- _Work request_:
Check each line of the material for "constraint" and report how many lines have it, with nothing added.
(Provided material begins)
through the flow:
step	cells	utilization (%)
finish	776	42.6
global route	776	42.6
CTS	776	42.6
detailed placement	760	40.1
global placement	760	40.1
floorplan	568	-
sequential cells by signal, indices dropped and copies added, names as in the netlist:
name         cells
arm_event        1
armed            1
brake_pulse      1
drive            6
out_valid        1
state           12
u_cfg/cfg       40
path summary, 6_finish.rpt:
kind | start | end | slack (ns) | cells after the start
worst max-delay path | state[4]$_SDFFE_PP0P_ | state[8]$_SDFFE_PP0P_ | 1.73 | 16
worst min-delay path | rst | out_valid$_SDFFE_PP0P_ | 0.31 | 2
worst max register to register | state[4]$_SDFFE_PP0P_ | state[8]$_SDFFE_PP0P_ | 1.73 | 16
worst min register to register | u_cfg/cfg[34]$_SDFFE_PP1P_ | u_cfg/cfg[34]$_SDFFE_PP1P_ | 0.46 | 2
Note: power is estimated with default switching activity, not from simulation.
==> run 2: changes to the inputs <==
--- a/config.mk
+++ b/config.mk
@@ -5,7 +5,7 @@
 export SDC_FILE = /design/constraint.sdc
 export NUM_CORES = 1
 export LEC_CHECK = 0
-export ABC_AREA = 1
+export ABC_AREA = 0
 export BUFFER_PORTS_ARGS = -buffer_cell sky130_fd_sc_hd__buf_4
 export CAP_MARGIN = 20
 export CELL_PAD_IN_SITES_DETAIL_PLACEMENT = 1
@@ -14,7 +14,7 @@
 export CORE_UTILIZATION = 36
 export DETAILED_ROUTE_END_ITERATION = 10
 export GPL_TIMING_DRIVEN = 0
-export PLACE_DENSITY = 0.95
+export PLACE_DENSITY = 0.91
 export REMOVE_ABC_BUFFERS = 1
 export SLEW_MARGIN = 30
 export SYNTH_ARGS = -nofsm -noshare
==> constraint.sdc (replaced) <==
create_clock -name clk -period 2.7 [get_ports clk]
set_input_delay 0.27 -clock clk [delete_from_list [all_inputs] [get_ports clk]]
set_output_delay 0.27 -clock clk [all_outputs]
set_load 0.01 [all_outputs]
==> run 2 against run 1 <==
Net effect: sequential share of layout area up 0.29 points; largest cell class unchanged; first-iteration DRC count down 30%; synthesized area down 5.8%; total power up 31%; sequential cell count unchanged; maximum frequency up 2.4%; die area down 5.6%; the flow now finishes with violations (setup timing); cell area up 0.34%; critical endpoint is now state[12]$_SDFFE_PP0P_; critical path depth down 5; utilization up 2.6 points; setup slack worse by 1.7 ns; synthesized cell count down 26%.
(Provided material ends)
- _Output_:
2